BEGIN Dataset records

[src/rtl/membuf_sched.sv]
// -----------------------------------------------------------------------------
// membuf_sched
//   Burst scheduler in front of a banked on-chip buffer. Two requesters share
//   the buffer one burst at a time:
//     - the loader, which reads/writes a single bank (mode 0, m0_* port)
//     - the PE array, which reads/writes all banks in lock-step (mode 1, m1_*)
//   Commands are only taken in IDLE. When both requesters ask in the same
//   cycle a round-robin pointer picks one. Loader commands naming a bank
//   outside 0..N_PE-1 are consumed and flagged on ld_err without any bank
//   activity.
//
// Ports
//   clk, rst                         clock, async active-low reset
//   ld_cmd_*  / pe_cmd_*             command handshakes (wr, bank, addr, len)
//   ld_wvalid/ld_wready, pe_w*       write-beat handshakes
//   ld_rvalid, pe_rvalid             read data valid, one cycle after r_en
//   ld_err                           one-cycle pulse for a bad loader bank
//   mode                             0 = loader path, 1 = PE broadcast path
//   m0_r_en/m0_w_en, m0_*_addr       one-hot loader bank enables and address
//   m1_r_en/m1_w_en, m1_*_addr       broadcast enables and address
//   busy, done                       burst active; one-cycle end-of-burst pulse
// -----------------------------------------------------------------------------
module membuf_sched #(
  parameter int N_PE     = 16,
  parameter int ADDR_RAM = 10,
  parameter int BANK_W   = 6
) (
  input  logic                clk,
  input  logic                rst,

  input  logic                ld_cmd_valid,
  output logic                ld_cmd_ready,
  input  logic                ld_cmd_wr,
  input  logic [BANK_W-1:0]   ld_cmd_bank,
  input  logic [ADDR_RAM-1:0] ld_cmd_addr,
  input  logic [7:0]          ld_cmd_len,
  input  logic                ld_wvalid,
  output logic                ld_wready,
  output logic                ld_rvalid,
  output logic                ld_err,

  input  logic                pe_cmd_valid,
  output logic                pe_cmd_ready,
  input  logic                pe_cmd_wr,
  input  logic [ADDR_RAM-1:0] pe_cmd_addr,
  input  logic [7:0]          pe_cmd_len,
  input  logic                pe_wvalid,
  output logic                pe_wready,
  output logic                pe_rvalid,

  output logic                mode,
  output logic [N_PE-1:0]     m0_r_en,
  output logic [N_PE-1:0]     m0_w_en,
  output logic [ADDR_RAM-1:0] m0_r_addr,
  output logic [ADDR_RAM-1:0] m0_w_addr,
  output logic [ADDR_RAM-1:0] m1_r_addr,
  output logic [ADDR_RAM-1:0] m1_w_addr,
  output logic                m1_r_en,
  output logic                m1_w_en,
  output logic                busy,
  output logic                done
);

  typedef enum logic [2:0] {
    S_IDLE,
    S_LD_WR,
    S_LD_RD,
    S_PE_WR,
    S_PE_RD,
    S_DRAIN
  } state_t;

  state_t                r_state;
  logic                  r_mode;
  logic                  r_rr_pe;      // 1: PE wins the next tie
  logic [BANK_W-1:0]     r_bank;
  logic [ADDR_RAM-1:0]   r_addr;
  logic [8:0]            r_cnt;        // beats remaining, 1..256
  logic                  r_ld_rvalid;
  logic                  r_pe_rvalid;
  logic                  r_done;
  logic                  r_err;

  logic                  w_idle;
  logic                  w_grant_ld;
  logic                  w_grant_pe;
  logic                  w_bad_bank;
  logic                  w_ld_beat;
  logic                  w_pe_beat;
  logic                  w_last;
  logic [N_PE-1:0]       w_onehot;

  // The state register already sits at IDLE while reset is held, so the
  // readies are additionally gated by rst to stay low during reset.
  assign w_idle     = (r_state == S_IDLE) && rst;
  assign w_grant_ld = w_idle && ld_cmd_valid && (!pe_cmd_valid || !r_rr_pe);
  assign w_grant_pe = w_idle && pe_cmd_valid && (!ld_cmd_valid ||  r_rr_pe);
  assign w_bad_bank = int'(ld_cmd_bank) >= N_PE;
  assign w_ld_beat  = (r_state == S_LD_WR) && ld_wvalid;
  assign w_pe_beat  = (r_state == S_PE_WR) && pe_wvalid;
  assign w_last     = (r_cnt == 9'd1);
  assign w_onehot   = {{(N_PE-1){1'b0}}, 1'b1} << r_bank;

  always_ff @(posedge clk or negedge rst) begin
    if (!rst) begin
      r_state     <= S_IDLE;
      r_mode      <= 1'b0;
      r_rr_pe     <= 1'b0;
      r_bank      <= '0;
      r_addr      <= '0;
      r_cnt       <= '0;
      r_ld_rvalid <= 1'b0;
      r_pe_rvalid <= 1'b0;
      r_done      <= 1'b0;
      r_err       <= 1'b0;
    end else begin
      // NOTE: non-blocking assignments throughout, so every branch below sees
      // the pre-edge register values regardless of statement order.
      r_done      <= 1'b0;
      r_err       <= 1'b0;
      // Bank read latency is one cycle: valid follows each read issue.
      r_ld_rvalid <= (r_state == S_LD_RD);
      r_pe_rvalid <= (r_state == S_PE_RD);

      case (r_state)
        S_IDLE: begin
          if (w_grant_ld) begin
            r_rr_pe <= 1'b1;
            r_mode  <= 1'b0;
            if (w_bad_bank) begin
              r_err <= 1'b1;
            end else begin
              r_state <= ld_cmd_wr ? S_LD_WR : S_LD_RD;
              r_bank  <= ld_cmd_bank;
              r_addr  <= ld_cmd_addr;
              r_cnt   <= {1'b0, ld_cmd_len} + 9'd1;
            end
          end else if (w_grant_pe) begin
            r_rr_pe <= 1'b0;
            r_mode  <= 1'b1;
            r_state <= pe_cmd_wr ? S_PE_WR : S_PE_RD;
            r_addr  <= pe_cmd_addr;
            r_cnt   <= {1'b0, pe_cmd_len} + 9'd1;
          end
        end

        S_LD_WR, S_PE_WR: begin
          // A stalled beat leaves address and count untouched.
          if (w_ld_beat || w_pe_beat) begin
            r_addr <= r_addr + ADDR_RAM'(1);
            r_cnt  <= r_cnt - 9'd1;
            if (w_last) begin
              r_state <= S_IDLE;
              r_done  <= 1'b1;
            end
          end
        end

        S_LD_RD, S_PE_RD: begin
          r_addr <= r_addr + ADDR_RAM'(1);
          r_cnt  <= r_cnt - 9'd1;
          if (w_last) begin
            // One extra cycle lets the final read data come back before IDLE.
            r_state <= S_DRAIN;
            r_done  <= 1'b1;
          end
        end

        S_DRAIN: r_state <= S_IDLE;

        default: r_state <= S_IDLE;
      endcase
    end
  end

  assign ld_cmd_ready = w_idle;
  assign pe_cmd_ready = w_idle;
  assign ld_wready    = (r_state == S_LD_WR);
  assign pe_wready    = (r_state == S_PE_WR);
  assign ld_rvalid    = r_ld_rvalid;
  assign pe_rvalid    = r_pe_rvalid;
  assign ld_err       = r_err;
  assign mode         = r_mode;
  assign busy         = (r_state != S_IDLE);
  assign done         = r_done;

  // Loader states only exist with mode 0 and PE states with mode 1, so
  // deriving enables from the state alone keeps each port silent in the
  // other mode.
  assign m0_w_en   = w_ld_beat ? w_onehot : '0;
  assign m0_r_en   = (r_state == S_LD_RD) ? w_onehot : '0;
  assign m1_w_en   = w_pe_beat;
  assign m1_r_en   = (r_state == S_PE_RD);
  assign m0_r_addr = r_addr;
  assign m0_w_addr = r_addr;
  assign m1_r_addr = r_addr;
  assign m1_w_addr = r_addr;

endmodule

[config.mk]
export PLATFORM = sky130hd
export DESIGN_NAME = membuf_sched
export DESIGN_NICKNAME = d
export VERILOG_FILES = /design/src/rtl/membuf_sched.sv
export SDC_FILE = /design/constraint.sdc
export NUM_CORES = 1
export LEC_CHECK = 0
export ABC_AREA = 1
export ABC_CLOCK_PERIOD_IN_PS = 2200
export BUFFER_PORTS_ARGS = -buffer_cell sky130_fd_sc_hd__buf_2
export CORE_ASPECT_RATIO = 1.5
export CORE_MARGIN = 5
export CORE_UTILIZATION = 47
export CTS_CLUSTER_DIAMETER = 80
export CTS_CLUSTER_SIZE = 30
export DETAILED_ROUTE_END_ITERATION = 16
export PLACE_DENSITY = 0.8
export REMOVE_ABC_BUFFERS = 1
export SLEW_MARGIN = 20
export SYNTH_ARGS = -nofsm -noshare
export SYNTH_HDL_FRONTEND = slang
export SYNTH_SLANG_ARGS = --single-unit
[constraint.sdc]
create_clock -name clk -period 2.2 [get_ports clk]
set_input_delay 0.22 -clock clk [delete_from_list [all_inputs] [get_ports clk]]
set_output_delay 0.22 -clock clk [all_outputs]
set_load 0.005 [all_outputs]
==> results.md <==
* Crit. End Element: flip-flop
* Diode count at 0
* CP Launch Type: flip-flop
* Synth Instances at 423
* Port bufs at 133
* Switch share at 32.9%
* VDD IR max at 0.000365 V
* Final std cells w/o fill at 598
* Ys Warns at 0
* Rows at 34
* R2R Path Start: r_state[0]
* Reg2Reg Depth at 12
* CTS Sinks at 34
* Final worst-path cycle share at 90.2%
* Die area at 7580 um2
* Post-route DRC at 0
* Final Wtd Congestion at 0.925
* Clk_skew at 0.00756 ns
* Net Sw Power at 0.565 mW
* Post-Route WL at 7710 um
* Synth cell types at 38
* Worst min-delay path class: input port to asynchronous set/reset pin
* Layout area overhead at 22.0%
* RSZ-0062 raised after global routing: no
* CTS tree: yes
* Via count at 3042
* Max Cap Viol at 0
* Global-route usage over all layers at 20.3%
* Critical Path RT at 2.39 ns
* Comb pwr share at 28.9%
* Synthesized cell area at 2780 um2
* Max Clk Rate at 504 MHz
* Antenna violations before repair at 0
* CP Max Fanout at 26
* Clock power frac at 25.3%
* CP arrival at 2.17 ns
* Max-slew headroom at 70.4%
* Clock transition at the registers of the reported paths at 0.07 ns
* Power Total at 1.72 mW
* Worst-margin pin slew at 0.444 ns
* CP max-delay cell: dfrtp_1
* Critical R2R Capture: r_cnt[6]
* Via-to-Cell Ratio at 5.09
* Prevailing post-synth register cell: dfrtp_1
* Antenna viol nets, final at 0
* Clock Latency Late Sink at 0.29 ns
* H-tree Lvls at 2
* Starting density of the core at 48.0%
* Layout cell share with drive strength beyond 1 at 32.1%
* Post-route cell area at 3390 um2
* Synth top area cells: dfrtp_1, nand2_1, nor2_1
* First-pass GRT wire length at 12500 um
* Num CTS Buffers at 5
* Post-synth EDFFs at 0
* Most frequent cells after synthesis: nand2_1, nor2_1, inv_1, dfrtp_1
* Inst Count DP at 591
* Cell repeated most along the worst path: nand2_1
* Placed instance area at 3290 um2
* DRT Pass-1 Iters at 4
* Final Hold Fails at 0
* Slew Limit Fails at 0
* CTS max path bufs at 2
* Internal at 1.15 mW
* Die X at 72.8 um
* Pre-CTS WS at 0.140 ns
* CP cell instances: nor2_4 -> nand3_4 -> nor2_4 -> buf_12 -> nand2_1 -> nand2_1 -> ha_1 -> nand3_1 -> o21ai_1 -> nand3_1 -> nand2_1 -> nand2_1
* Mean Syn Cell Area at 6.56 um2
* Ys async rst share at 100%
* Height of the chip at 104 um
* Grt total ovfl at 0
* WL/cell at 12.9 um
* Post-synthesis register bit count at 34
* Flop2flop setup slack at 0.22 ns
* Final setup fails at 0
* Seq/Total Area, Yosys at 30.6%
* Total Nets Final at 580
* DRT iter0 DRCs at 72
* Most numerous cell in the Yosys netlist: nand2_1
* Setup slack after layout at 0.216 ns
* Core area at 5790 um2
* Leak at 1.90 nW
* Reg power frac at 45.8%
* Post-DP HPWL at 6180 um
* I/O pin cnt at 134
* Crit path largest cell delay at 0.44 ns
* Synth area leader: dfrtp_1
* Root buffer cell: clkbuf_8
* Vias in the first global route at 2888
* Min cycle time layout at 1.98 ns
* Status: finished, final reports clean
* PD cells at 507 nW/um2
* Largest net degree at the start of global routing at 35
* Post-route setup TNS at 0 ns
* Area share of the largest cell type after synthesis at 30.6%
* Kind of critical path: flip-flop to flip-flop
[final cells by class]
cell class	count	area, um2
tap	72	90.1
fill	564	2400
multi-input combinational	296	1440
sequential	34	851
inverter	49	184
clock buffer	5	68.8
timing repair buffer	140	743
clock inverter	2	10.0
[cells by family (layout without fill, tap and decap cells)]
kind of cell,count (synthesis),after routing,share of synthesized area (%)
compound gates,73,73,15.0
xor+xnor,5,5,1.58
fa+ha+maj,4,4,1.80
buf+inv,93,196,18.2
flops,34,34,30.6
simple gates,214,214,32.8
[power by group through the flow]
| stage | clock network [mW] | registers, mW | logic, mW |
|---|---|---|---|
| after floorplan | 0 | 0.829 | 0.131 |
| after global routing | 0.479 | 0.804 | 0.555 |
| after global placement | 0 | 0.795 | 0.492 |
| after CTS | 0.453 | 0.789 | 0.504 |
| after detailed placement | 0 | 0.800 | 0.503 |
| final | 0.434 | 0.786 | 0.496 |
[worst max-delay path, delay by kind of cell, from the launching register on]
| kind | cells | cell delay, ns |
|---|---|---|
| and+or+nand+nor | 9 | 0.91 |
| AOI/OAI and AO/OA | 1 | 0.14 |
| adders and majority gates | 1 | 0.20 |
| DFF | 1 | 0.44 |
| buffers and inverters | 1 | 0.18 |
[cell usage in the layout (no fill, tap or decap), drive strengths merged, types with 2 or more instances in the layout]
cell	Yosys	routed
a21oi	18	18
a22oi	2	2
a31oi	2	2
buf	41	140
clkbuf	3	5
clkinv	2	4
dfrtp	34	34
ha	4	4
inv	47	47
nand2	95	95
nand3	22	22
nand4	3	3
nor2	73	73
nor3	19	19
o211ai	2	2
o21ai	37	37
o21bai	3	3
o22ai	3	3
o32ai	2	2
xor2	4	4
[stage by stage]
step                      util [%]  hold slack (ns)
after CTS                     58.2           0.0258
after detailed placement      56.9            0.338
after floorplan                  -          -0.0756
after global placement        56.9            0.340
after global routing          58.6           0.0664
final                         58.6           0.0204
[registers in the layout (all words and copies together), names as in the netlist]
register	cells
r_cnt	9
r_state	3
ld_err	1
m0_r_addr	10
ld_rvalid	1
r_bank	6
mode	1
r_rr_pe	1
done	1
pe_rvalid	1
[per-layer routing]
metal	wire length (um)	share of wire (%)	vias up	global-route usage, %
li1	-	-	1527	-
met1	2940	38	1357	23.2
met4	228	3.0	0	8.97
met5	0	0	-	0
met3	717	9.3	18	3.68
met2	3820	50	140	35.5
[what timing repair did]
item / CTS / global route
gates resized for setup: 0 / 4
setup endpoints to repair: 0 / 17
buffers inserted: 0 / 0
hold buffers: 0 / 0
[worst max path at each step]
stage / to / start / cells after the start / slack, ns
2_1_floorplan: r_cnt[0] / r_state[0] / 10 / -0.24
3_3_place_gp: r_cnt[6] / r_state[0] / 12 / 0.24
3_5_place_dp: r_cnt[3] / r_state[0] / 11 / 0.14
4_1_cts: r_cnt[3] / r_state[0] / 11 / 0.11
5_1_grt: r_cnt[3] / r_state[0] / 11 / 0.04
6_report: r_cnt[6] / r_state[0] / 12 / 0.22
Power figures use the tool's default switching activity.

END Dataset records
BEGIN Dataset records

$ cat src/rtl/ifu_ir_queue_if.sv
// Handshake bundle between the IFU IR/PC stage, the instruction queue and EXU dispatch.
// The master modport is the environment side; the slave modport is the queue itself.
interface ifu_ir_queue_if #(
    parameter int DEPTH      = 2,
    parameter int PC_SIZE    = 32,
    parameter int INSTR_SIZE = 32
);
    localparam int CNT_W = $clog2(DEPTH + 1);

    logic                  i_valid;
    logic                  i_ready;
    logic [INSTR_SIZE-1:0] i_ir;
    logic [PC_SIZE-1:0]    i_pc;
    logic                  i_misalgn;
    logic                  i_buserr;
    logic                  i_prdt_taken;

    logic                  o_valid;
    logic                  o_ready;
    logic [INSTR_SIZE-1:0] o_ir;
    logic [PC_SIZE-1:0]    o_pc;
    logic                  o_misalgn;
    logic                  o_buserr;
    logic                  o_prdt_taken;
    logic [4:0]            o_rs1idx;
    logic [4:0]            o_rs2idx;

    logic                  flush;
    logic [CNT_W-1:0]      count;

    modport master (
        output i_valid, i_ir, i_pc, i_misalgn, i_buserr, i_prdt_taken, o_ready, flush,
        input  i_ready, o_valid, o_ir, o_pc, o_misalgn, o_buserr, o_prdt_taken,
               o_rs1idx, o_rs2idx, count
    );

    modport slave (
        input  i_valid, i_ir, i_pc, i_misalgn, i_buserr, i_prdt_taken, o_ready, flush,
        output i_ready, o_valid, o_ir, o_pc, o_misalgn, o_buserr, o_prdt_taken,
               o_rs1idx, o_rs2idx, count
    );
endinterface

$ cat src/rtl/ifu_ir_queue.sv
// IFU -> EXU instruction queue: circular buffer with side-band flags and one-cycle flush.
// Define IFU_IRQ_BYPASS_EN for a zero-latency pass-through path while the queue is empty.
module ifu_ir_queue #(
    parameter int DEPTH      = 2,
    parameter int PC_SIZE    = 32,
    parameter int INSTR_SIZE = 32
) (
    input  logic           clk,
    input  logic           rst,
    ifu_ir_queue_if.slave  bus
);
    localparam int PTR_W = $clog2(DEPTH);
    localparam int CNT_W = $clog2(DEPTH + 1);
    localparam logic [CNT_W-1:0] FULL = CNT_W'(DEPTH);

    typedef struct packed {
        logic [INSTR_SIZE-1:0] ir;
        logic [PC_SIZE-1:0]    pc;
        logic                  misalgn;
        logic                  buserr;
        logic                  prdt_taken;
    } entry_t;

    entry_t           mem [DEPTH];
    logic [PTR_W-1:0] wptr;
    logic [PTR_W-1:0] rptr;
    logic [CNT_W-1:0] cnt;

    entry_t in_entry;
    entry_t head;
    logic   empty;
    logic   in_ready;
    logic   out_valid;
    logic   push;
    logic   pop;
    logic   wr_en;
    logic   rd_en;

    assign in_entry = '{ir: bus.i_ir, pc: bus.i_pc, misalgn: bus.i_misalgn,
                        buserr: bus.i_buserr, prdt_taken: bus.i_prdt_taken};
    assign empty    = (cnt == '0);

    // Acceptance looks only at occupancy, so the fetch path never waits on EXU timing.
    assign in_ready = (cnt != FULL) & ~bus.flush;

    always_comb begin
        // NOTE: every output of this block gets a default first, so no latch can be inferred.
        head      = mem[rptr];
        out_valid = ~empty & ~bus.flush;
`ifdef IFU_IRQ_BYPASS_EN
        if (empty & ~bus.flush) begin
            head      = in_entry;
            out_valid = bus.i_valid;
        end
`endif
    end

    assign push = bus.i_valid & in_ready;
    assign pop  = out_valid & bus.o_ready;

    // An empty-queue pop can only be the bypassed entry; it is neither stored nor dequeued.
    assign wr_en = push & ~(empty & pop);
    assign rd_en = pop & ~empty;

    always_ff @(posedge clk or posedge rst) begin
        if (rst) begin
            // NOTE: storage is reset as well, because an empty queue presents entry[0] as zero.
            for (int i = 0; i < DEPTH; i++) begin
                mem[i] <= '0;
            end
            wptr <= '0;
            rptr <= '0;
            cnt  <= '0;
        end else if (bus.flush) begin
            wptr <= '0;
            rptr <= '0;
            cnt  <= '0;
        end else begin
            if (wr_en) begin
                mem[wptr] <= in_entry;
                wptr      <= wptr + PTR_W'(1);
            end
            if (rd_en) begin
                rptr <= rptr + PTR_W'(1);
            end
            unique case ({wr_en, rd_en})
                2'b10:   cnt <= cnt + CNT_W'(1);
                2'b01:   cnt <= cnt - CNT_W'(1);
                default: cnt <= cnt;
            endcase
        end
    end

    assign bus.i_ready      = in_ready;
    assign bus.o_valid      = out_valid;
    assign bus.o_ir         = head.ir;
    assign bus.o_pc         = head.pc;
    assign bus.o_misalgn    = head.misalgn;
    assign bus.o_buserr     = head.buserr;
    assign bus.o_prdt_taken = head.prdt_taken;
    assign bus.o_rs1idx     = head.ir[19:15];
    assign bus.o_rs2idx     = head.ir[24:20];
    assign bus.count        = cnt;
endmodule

END Dataset records

• Exercise brief:
From the material above, retype precisely the lines between the line holding "share at 28.9%" and the line holding "TNS at 0 ns", inclusive, and nothing beyond them.

• Task result:
* Comb pwr share at 28.9%
* Synthesized cell area at 2780 um2
* Max Clk Rate at 504 MHz
* Antenna violations before repair at 0
* CP Max Fanout at 26
* Clock power frac at 25.3%
* CP arrival at 2.17 ns
* Max-slew headroom at 70.4%
* Clock transition at the registers of the reported paths at 0.07 ns
* Power Total at 1.72 mW
* Worst-margin pin slew at 0.444 ns
* CP max-delay cell: dfrtp_1
* Critical R2R Capture: r_cnt[6]
* Via-to-Cell Ratio at 5.09
* Prevailing post-synth register cell: dfrtp_1
* Antenna viol nets, final at 0
* Clock Latency Late Sink at 0.29 ns
* H-tree Lvls at 2
* Starting density of the core at 48.0%
* Layout cell share with drive strength beyond 1 at 32.1%
* Post-route cell area at 3390 um2
* Synth top area cells: dfrtp_1, nand2_1, nor2_1
* First-pass GRT wire length at 12500 um
* Num CTS Buffers at 5
* Post-synth EDFFs at 0
* Most frequent cells after synthesis: nand2_1, nor2_1, inv_1, dfrtp_1
* Inst Count DP at 591
* Cell repeated most along the worst path: nand2_1
* Placed instance area at 3290 um2
* DRT Pass-1 Iters at 4
* Final Hold Fails at 0
* Slew Limit Fails at 0
* CTS max path bufs at 2
* Internal at 1.15 mW
* Die X at 72.8 um
* Pre-CTS WS at 0.140 ns
* CP cell instances: nor2_4 -> nand3_4 -> nor2_4 -> buf_12 -> nand2_1 -> nand2_1 -> ha_1 -> nand3_1 -> o21ai_1 -> nand3_1 -> nand2_1 -> nand2_1
* Mean Syn Cell Area at 6.56 um2
* Ys async rst share at 100%
* Height of the chip at 104 um
* Grt total ovfl at 0
* WL/cell at 12.9 um
* Post-synthesis register bit count at 34
* Flop2flop setup slack at 0.22 ns
* Final setup fails at 0
* Seq/Total Area, Yosys at 30.6%
* Total Nets Final at 580
* DRT iter0 DRCs at 72
* Most numerous cell in the Yosys netlist: nand2_1
* Setup slack after layout at 0.216 ns
* Core area at 5790 um2
* Leak at 1.90 nW
* Reg power frac at 45.8%
* Post-DP HPWL at 6180 um
* I/O pin cnt at 134
* Crit path largest cell delay at 0.44 ns
* Synth area leader: dfrtp_1
* Root buffer cell: clkbuf_8
* Vias in the first global route at 2888
* Min cycle time layout at 1.98 ns
* Status: finished, final reports clean
* PD cells at 507 nW/um2
* Largest net degree at the start of global routing at 35
* Post-route setup TNS at 0 ns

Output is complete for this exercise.